• _Required action_:
Output each line of the data word for word, from the first through the line that holds "localparam int WIN_W", and leave off whatever follows.

Stored data:
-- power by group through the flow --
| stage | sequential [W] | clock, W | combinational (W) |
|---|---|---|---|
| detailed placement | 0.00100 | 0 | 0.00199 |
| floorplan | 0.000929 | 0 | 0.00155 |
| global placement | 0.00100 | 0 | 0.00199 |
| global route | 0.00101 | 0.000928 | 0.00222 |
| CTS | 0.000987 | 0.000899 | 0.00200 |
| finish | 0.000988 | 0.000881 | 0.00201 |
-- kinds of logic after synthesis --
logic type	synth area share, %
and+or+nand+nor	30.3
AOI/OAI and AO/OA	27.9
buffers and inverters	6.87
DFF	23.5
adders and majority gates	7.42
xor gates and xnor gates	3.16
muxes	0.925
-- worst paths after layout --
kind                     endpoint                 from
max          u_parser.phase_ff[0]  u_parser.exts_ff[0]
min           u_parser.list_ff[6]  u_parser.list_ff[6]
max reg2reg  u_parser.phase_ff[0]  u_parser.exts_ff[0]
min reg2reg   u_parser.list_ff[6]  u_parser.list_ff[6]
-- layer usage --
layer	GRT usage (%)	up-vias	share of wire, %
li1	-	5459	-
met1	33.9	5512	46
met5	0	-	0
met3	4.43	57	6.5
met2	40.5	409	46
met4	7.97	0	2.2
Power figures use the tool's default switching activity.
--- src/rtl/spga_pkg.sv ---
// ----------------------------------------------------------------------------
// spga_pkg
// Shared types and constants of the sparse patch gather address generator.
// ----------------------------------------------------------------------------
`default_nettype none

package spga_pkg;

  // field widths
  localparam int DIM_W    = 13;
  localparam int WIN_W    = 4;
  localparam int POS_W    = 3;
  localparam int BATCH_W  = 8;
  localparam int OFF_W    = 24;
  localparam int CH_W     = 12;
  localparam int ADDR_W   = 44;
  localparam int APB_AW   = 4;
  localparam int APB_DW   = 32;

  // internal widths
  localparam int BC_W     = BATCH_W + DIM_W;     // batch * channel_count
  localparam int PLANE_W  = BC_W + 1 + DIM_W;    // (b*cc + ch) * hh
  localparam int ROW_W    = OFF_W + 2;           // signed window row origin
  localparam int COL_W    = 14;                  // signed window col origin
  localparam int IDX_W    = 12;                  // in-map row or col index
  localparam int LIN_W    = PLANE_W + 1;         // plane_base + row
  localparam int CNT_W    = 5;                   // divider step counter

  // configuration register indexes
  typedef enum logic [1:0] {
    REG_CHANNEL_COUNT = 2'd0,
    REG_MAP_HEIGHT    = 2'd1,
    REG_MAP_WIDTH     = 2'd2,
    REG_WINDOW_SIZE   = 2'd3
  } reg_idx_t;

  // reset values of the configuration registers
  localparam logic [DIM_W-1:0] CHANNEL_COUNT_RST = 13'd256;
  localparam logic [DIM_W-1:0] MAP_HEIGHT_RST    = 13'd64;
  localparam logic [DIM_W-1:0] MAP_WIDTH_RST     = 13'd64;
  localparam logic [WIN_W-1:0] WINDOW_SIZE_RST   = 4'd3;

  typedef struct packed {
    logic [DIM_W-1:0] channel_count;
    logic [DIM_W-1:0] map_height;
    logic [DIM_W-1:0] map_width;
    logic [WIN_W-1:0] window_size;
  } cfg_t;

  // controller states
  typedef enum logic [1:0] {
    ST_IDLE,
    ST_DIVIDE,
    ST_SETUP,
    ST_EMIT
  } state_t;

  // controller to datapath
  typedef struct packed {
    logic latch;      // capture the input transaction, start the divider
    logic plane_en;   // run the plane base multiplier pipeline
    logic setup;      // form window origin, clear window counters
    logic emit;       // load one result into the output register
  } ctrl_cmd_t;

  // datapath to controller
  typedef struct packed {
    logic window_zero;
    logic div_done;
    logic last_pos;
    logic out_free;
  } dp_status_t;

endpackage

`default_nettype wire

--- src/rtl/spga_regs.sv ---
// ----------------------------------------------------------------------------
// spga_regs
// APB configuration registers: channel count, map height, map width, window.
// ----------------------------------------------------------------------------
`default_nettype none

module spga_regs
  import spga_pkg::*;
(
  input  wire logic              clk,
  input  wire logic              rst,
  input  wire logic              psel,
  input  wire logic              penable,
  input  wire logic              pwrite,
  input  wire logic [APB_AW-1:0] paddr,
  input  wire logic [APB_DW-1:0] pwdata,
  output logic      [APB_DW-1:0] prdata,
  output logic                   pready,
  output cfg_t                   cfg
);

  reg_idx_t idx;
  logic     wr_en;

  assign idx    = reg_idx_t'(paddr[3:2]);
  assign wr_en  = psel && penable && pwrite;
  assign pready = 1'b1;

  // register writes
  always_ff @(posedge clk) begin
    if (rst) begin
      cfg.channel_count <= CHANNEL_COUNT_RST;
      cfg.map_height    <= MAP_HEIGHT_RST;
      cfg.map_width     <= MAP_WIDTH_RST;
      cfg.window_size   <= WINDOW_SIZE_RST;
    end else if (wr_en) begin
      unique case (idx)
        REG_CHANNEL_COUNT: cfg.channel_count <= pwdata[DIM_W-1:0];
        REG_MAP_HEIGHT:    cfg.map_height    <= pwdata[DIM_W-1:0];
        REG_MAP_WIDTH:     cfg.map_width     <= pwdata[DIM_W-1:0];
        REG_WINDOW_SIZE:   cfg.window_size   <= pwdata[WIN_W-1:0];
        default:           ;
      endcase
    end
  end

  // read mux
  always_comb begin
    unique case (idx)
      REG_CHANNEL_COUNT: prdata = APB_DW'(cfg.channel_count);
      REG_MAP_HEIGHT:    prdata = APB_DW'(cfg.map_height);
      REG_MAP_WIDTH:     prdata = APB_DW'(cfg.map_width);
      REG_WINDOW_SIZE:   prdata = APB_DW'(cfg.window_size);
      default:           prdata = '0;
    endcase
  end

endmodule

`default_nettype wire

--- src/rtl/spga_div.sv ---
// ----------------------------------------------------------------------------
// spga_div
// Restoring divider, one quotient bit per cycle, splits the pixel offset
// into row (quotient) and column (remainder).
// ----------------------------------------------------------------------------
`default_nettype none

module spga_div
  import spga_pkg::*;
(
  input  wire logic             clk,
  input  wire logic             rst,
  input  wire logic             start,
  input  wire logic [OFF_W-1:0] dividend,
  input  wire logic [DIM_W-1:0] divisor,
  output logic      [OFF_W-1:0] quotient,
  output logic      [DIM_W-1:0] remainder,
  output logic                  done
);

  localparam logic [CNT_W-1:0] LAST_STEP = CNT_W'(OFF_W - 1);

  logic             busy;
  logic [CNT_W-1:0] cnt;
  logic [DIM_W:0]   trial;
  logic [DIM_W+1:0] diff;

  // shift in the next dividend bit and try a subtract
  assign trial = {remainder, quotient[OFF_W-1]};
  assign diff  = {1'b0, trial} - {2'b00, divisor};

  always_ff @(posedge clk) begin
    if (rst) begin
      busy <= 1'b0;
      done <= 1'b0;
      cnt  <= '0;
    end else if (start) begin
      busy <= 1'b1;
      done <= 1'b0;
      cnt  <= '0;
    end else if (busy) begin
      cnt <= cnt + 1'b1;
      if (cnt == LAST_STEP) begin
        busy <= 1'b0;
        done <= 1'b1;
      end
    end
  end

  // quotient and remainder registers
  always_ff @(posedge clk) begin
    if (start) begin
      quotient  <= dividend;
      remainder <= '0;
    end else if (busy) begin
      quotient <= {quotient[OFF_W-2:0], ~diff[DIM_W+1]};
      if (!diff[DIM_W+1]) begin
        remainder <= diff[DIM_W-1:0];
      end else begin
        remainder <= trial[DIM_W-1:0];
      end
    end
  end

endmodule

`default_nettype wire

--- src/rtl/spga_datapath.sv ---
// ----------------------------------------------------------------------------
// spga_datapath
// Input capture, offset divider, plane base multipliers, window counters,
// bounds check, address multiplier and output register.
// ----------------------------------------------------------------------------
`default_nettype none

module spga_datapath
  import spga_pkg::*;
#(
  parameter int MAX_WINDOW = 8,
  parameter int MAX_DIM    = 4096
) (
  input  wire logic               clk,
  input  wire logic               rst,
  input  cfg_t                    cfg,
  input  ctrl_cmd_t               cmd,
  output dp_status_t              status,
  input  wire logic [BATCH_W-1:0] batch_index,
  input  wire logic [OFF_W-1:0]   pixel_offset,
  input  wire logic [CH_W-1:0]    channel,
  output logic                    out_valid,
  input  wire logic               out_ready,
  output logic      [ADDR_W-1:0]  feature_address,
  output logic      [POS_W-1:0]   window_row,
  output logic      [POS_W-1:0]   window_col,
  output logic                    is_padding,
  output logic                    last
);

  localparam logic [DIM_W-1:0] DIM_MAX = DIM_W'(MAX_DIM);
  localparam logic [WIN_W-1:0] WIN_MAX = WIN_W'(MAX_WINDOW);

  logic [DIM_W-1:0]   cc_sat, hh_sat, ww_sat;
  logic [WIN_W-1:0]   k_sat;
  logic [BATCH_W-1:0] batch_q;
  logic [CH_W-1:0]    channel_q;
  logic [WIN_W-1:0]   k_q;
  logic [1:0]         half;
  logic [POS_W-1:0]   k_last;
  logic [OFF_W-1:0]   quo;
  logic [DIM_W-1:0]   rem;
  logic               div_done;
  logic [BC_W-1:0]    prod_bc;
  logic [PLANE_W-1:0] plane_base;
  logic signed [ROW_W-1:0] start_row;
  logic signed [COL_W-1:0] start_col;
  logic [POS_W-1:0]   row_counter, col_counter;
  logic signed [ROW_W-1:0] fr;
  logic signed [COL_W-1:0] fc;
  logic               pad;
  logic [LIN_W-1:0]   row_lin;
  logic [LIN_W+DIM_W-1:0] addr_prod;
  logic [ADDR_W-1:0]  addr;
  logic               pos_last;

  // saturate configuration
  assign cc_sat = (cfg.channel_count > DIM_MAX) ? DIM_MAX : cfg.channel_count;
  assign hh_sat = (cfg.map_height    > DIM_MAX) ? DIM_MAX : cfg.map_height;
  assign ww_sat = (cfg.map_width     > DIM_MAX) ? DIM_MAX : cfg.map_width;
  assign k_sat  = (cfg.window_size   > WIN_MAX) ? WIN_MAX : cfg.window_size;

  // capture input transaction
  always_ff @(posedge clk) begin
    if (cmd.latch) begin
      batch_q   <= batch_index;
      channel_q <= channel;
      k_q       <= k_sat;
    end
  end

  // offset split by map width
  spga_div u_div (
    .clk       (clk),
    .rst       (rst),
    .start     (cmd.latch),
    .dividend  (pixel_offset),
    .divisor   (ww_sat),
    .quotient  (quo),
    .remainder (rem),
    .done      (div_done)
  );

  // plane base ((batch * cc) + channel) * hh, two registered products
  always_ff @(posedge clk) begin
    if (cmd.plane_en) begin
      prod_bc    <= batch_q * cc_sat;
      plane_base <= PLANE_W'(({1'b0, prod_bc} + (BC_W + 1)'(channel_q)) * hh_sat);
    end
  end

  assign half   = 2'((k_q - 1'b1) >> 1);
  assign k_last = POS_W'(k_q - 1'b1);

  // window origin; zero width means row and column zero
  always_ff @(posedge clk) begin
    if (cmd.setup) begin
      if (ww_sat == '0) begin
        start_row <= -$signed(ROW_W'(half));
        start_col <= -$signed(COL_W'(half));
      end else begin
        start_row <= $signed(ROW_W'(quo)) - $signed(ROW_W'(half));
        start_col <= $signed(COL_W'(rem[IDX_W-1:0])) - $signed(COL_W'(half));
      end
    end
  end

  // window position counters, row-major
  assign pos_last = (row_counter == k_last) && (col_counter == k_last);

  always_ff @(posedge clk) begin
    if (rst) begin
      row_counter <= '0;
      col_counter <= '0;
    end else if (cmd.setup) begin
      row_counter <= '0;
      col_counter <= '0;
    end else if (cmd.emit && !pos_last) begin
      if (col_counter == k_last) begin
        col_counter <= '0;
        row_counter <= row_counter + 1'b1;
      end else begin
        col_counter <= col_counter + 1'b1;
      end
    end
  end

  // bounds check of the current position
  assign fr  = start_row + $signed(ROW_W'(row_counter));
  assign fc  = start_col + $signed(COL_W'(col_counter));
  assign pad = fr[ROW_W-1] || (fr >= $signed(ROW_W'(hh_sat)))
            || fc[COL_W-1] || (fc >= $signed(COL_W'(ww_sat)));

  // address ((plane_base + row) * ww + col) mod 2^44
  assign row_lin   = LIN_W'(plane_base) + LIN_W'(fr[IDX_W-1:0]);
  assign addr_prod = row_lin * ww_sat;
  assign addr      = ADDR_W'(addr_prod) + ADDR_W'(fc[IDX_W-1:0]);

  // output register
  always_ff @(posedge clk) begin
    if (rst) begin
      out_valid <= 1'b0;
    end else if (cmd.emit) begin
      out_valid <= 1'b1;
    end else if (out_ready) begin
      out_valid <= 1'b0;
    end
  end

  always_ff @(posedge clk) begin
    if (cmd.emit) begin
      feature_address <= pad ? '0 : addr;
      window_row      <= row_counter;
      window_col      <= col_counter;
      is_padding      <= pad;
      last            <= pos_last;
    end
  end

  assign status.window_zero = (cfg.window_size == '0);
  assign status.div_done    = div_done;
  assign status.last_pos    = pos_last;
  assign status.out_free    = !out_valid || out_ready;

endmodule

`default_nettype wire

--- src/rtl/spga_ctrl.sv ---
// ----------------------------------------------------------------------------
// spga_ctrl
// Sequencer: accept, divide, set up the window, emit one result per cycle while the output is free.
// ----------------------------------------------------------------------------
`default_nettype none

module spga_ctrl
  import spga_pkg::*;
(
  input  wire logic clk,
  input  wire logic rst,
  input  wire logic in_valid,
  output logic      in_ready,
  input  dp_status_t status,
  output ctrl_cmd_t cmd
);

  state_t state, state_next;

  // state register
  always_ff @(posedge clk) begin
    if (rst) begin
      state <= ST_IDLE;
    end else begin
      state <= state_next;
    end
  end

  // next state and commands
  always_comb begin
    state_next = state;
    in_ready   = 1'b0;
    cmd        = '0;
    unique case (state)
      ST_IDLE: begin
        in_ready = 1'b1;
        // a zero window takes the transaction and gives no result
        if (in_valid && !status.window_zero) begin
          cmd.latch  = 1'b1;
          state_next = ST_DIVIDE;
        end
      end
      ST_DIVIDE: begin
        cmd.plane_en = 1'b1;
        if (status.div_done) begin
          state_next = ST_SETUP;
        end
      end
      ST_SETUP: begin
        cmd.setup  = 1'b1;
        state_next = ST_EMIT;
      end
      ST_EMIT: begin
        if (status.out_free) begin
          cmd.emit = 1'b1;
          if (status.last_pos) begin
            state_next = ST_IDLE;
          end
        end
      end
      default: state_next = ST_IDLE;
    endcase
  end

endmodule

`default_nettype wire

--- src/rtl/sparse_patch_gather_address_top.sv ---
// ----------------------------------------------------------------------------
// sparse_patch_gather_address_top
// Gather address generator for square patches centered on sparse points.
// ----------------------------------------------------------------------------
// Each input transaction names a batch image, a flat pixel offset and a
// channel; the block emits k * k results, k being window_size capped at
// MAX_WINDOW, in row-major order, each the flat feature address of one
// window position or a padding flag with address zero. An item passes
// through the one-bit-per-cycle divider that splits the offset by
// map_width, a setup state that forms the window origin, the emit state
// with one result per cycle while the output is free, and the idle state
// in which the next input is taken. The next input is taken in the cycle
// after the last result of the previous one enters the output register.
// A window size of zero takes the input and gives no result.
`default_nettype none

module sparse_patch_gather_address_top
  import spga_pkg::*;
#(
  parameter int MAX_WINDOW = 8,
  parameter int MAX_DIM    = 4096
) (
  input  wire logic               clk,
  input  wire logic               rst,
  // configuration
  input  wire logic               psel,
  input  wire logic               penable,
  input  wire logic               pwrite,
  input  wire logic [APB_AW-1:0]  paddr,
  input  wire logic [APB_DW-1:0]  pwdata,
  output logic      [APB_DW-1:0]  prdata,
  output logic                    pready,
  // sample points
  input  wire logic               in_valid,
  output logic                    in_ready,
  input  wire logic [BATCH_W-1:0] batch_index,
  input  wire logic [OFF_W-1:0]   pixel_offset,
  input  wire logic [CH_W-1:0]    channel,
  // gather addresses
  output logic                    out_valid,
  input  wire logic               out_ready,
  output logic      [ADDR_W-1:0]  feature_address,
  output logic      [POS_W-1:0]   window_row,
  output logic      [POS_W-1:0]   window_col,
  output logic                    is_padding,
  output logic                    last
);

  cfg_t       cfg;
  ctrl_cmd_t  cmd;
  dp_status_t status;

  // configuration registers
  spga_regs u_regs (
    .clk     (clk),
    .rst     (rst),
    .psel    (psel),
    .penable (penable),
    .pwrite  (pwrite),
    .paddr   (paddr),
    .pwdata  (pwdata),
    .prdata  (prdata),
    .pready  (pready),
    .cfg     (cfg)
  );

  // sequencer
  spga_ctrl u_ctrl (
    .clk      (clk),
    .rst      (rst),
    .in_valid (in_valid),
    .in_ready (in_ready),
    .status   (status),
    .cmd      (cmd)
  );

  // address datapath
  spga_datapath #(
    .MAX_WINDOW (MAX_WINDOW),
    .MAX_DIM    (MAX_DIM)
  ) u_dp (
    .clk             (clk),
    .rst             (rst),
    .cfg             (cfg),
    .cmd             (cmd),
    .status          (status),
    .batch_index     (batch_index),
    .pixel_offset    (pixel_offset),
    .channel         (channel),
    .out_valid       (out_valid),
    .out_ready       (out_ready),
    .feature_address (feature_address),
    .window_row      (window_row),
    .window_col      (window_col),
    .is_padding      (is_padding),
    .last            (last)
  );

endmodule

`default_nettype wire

• _Written response_:
-- power by group through the flow --
| stage | sequential [W] | clock, W | combinational (W) |
|---|---|---|---|
| detailed placement | 0.00100 | 0 | 0.00199 |
| floorplan | 0.000929 | 0 | 0.00155 |
| global placement | 0.00100 | 0 | 0.00199 |
| global route | 0.00101 | 0.000928 | 0.00222 |
| CTS | 0.000987 | 0.000899 | 0.00200 |
| finish | 0.000988 | 0.000881 | 0.00201 |
-- kinds of logic after synthesis --
logic type	synth area share, %
and+or+nand+nor	30.3
AOI/OAI and AO/OA	27.9
buffers and inverters	6.87
DFF	23.5
adders and majority gates	7.42
xor gates and xnor gates	3.16
muxes	0.925
-- worst paths after layout --
kind                     endpoint                 from
max          u_parser.phase_ff[0]  u_parser.exts_ff[0]
min           u_parser.list_ff[6]  u_parser.list_ff[6]
max reg2reg  u_parser.phase_ff[0]  u_parser.exts_ff[0]
min reg2reg   u_parser.list_ff[6]  u_parser.list_ff[6]
-- layer usage --
layer	GRT usage (%)	up-vias	share of wire, %
li1	-	5459	-
met1	33.9	5512	46
met5	0	-	0
met3	4.43	57	6.5
met2	40.5	409	46
met4	7.97	0	2.2
Power figures use the tool's default switching activity.
--- src/rtl/spga_pkg.sv ---
// ----------------------------------------------------------------------------
// spga_pkg
// Shared types and constants of the sparse patch gather address generator.
// ----------------------------------------------------------------------------
`default_nettype none

package spga_pkg;

  // field widths
  localparam int DIM_W    = 13;
  localparam int WIN_W    = 4;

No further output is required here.